This function takes input and creates data products necessary for scul procedure. This input data will be called by all later programs
OrganizeDataAndSetup(
time,
y,
TreatmentBeginsAt,
x.DonorPool,
CohensDThreshold = 0.25,
NumberInitialTimePeriods = nrow(y) - TreatmentBeginsAt + 1,
x.PlaceboPool = x.DonorPool,
TrainingPostPeriodLength = nrow(y) - TreatmentBeginsAt + 1,
OutputFilePath = getwd()
)
time | A dataframe that is a column vector (T by 1) with the running time variable. Must be sorted by time (oldest to most recent). |
---|---|
y | A dataframe that is a column vector (T by 1) containing the target variable of interest. Must be sorted by time (oldest to most recent). |
TreatmentBeginsAt | An integer indicating the time period (<T) in which treatment begins. |
x.DonorPool | A (T by K) data frame containing all set of donor pool candidate that will be used to construct synthetic groups. Must be sorted by time (oldest to most recent). |
CohensDThreshold | A real number greater than 0, indicating the Cohen's D threshold at which fit is determined to be "poor". The difference is in standard deviation units. Default is .25 |
NumberInitialTimePeriods | An integer indicating the minimum number of pre-treatment time periods to be included in the trainging data for the first cross-validation run.
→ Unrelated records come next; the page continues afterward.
==> src/rtl/bus_step_pkg.sv <==
package bus_step_pkg;

  typedef enum logic [2:0] {
    SEL_ANY   = 3'd0,
    SEL_MWR   = 3'd1,
    SEL_MRD   = 3'd2,
    SEL_FETCH = 3'd3,
    SEL_IOWR  = 3'd4,
    SEL_IORD  = 3'd5,
    SEL_INTA  = 3'd6,
    SEL_BRK   = 3'd7
  } trig_sel_e;

  // {IO/M*, S1, S0} patterns of each cycle class
  localparam logic [2:0] ST_MWR   = 3'b001;
  localparam logic [2:0] ST_MRD   = 3'b010;
  localparam logic [2:0] ST_FETCH = 3'b011;
  localparam logic [2:0] ST_IOWR  = 3'b101;
  localparam logic [2:0] ST_IORD  = 3'b110;
  localparam logic [2:0] ST_INTA  = 3'b111;

  // Does a cycle with status st match the selector code?
  function automatic logic sel_matches(input trig_sel_e sel, input logic [2:0] st,
                                       input logic bp);
    logic m;
    case (sel)
      SEL_ANY:   m = 1'b1;
      SEL_MWR:   m = (st == ST_MWR);
      SEL_MRD:   m = (st == ST_MRD);
      SEL_FETCH: m = (st == ST_FETCH);
      SEL_IOWR:  m = (st == ST_IOWR);
      SEL_IORD:  m = (st == ST_IORD);
      SEL_INTA:  m = (st == ST_INTA);
      default:   m = bp;
    endcase
    return m;
  endfunction

  // Slow-step period in clock cycles for a given divide value
  function automatic longint unsigned tick_period(input longint unsigned div);
    return div + 1;
  endfunction

endpackage

==> src/rtl/status_match.sv <==
module status_match
  import bus_step_pkg::*;
(
  input  logic       clk,
  input  logic       rst_n,
  input  logic       ale,
  input  logic [2:0] status,
  input  logic       trig_src,
  input  logic [2:0] trig_sel,
  input  logic [2:0] trig_pat,
  input  logic       bp_hit,
  output logic       ale_fall,
  output logic       cyc_hit
);
  logic ale_q;
  logic sel_hit;
  logic pat_hit;

  always_ff @(posedge clk) begin
    if (!rst_n) ale_q <= 1'b0;
    else        ale_q <= ale;
  end

  assign ale_fall = ale_q & ~ale;
  assign sel_hit  = sel_matches(trig_sel_e'(trig_sel), status, bp_hit);
  assign pat_hit  = (status == trig_pat);
  assign cyc_hit  = ale_fall & (trig_src ? pat_hit : sel_hit);

  // no match is reported away from an ALE falling edge
  a_r6_hit_needs_fall: assert property (@(posedge clk) disable iff (!rst_n)
    !ale_fall |-> !cyc_hit);
  // any-cycle selection matches at every falling edge
  a_r4_any_matches: assert property (@(posedge clk) disable iff (!rst_n)
    (ale_fall && !trig_src && trig_sel == 3'd0) |-> cyc_hit);
endmodule

==> src/rtl/btn_debounce.sv <==
module btn_debounce #(
  parameter int DEB_LIMIT = 50000
) (
  input  logic clk,
  input  logic rst_n,
  input  logic btn_raw,
  output logic press_pulse
);
  localparam int CNT_W = $clog2(DEB_LIMIT + 1);
  localparam logic [CNT_W-1:0] CNT_LAST = CNT_W'(DEB_LIMIT - 1);

  logic             sync1, sync2;
  logic             level, level_q;
  logic [CNT_W-1:0] cnt;

  always_ff @(posedge clk) begin
    if (!rst_n) begin
      sync1 <= 1'b0;
      sync2 <= 1'b0;
    end else begin
      sync1 <= btn_raw;
      sync2 <= sync1;
    end
  end

  always_ff @(posedge clk) begin
    if (!rst_n) begin
      cnt   <= '0;
      level <= 1'b0;
    end else if (sync2 == level) begin
      cnt <= '0;
    end else if (cnt == CNT_LAST) begin
      cnt   <= '0;
      level <= sync2;
    end else begin
      cnt <= cnt + 1'b1;
    end
  end

  always_ff @(posedge clk) begin
    if (!rst_n) level_q <= 1'b0;
    else        level_q <= level;
  end

  assign press_pulse = level & ~level_q;

  // a press gives a single-cycle pulse
  a_r8_one_cycle_pulse: assert property (@(posedge clk) disable iff (!rst_n)
    press_pulse |=> !press_pulse);
endmodule

==> src/rtl/slow_tick.sv <==
module slow_tick #(
  parameter int DIV_W = 27
) (
  input  logic             clk,
  input  logic             rst_n,
  input  logic             slow_en,
  input  logic [DIV_W-1:0] slow_div,
  output logic             tick
);
  logic [DIV_W-1:0] cnt;

  assign tick = slow_en & (cnt >= slow_div);

  always_ff @(posedge clk) begin
    if (!rst_n || !slow_en) cnt <= '0;
    else if (tick)          cnt <= '0;
    else                    cnt <= cnt + 1'b1;
  end

  // timer is silent when disabled
  a_r9_quiet_when_off: assert property (@(posedge clk) disable iff (!rst_n)
    !slow_en |-> !tick);
  // ticks are isolated for divide values above zero
  a_r9_tick_spacing: assert property (@(posedge clk) disable iff (!rst_n)
    (tick && slow_div != '0 && $stable(slow_div)) |=> !tick);
endmodule

==> src/rtl/bus_step_ctrl.sv <==
module bus_step_ctrl #(
  parameter int DEB_LIMIT = 50000,
  parameter int DIV_W     = 27
) (
  input  logic             clk,
  input  logic             rst_n,
  input  logic             ale,
  input  logic             st_iom,
  input  logic             st_s1,
  input  logic             st_s0,
  input  logic             trig_src,
  input  logic [2:0]       trig_sel,
  input  logic [2:0]       trig_pat,
  input  logic             bp_hit,
  input  logic             step_en,
  input  logic             btn_raw,
  input  logic             slow_en,
  input  logic [DIV_W-1:0] slow_div,
  output logic             ready
);
  logic ale_fall;
  logic cyc_hit;
  logic press_pulse;
  logic slow_pulse;
  logic step_rel;
  logic stall_req;
  logic stall_q;

  status_match u_match (
    .clk      (clk),
    .rst_n    (rst_n),
    .ale      (ale),
    .status   ({st_iom, st_s1, st_s0}),
    .trig_src (trig_src),
    .trig_sel (trig_sel),
    .trig_pat (trig_pat),
    .bp_hit   (bp_hit),
    .ale_fall (ale_fall),
    .cyc_hit  (cyc_hit)
  );

  btn_debounce #(.DEB_LIMIT(DEB_LIMIT)) u_deb (
    .clk         (clk),
    .rst_n       (rst_n),
    .btn_raw     (btn_raw),
    .press_pulse (press_pulse)
  );

  slow_tick #(.DIV_W(DIV_W)) u_tick (
    .clk      (clk),
    .rst_n    (rst_n),
    .slow_en  (slow_en),
    .slow_div (slow_div),
    .tick     (slow_pulse)
  );

  assign stall_req = cyc_hit & step_en;
  assign step_rel  = press_pulse | slow_pulse;

  always_ff @(posedge clk) begin
    if (!rst_n) stall_q <= 1'b0;
    else        stall_q <= step_en & (stall_req | (stall_q & ~step_rel));
  end

  assign ready = ~((stall_q & step_en) | stall_req);

  // a matching falling edge drops READY in its own cycle
  a_r5_same_cycle: assert property (@(posedge clk) disable iff (!rst_n)
    (ale_fall && cyc_hit && step_en) |-> !ready);
  // the stall persists without a step event
  a_r5_hold_low: assert property (@(posedge clk) disable iff (!rst_n)
    (!ready && !step_rel && step_en) |=> (!ready || !step_en));
  // step mode off means full speed
  a_r7_off_runs: assert property (@(posedge clk) disable iff (!rst_n)
    !step_en |-> ready);
  // one release ends the stall
  a_r10_release_frees: assert property (@(posedge clk) disable iff (!rst_n)
    (stall_q && step_rel && !ale_fall) |=> !stall_q);
endmodule

==> config.mk <==
export PLATFORM = sky130hd
export DESIGN_NAME = bus_step_ctrl
export DESIGN_NICKNAME = d
export VERILOG_FILES = /design/src/rtl/bus_step_pkg.sv /design/src/rtl/status_match.sv /design/src/rtl/btn_debounce.sv /design/src/rtl/slow_tick.sv /design/src/rtl/bus_step_ctrl.sv
export SDC_FILE = /design/constraint.sdc
export NUM_CORES = 1
export LEC_CHECK = 0
export BUFFER_PORTS_ARGS = -buffer_cell sky130_fd_sc_hd__buf_2
export CORE_MARGIN = 5
export CORE_UTILIZATION = 37
export CTS_CLUSTER_SIZE = 16
export DETAILED_ROUTE_END_ITERATION = 10
export MAX_ROUTING_LAYER = met4
export PLACE_DENSITY_LB_ADDON = 0.08
export SETUP_SLACK_MARGIN = 0.4
export SYNTH_ARGS = -nofsm -noshare
export SYNTH_HDL_FRONTEND = slang
export SYNTH_SLANG_ARGS = --single-unit
==> constraint.sdc <==
create_clock -name clk -period 2.1 [get_ports clk]
set_input_delay 0.21 -clock clk [delete_from_list [all_inputs] [get_ports clk]]
set_output_delay 0.21 -clock clk [all_outputs]
set_load 0.01 [all_outputs]
==> Yosys cells after proc, flatten, opt, wreduce, memory -nomap -nowiden <==
Cells that the tools add are included.
W data, S select, Z words.
{ "word_totals": {"ff_bits": 49, "latchBits": 0, "ram_bits": 0, "rom_bits": 0, "out_inout_bits": 1, "word_cells": 52, "n_memories": 0} }
{ "op_classes": {"addsub": 2, "mul": 0, "div": 0, "magnitude_cmp": 1, "eq_ne": 15, "n_shift": 0, "n_mux": 2, "n_bitwise": 17, "n_reduce_logical": 7} }
{ "ops": {"columns": ["op", "n"], "rows": [
  ["$add A27 B1 Y27 const B", 1],
  ["$ge A27 B27 Y1", 1],
  ["$eq A3 B3 Y1 const B", 6],
  ["$add A16 B1 Y16 const B", 1],
  ["$eq A16 B16 Y1 const B", 1],
  ["$eq A3 B2 Y1 const B", 4],
  ["$and A1 B1 Y1", 8],
  ["$pmux W1 S7", 1],
  ["$eq A3 B1 Y1 const B", 2],
  ["$not A1 Y1", 6],
  ["$eq A3 B3 Y1", 1],
  ["$logic_not A3 Y1", 1],
  ["$or A1 B1 Y1", 3],
  ["$reduce_or A3 Y1", 1],
  ["$logic_not A1 Y1", 2],
  ["$reduce_and A2 Y1", 1],
  ["$reduce_or A2 Y1", 1],
  ["$eq A1 B1 Y1", 1],
  ["$logic_or A1 B1 Y1", 1],
  ["$mux W1", 1]
]} }

==> Longest topological paths before layout <==
{ "logic_depth": {"depth_word": 7, "mapped_depth": 8} }

==> Hierarchy <==
From an unflattened synthesis, not the netlist that was laid out.
{ "hier_totals": {"hier_cells": 355, "area_unflattened_um2": 3031.7} }
{ "by_module_without_submodules": {"columns": ["module", "n_inst", "cells_per_inst", "area_each_um2", "seq_area_each_um2"], "rows": [
  ["slow_tick", 1, 233, 1920.6, 540.5],
  ["btn_debounce", 1, 97, 894.6, 400.4],
  ["status_match", 1, 21, 168.9, 20.0],
  ["bus_step_ctrl", 1, 4, 47.5, 20.0]
]} }

==> Worst setup path after synthesis <==
No wires, ideal clock.
{ "synth_path": {"kind": "register -> register", "start": "register u_tick.cnt[6]", "end": "register u_tick.cnt[22]", "setup_time_ns": 0.125, "t_arrival_ns": 1.788, "t_required_ns": 1.975, "path_slack_ns": 0.188, "stages_incl_launch_ff": 8, "path_buffers": 1, "synth_period_minus_slack_ns": 1.912, "cell_sequence": "dfxtp_1 > ha_1 > nand4_2 > nor4_4 > a2111oi_4 > o211ai_4 > buf_8 > nor3_2"} }
{ "synth_between": {"elab_chain_len": 3, "elab_cells_between_ends": 4, "classes_between": "add/sub: 1; order compare: 1; bitwise: 1; reduce/logical: 1"} }
{ "synth_lines": {"columns": ["item", "line_no", "rtl"], "rows": [
  ["start: declaration", "slow_tick.sv:10", "logic [DIV_W-1:0] cnt;"],
  ["start signal: assignment", "slow_tick.sv:17", "else cnt <= cnt + 1'b1;"],
  ["$ge A27 B27 Y1", "slow_tick.sv:12", "assign tick = slow_en & (cnt >= slow_div);"],
  ["$and A1 B1 Y1", "slow_tick.sv:12", null],
  ["$reduce_or A2 Y1 (no line)", null, null]
]} }
Parallel ways exist; a longest one is shown, timed or not.
A chain may end at the register's enable or synchronous reset.

==> Worst setup path in the final report <==
{ "layout_path": {"start": "register u_tick.cnt[21]", "end": "register u_tick.cnt[24]"} }
The elaborated chain is that of the path after synthesis.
Default is the length of the post-treatment time period. |
x.PlaceboPool | A (T by J) data frame containing all products that you wish to include in the placebo distribution Must be sorted by time. Default is to be the same as x. |
TrainingPostPeriodLength | The number of timer periods post-treatment for training data. Defaults to all time since treatment begins. |
OutputFilePath | A file path to store output. Default is current working directory |
InputDataForSCUL A list of items that will be called on for running the SCUL procedure.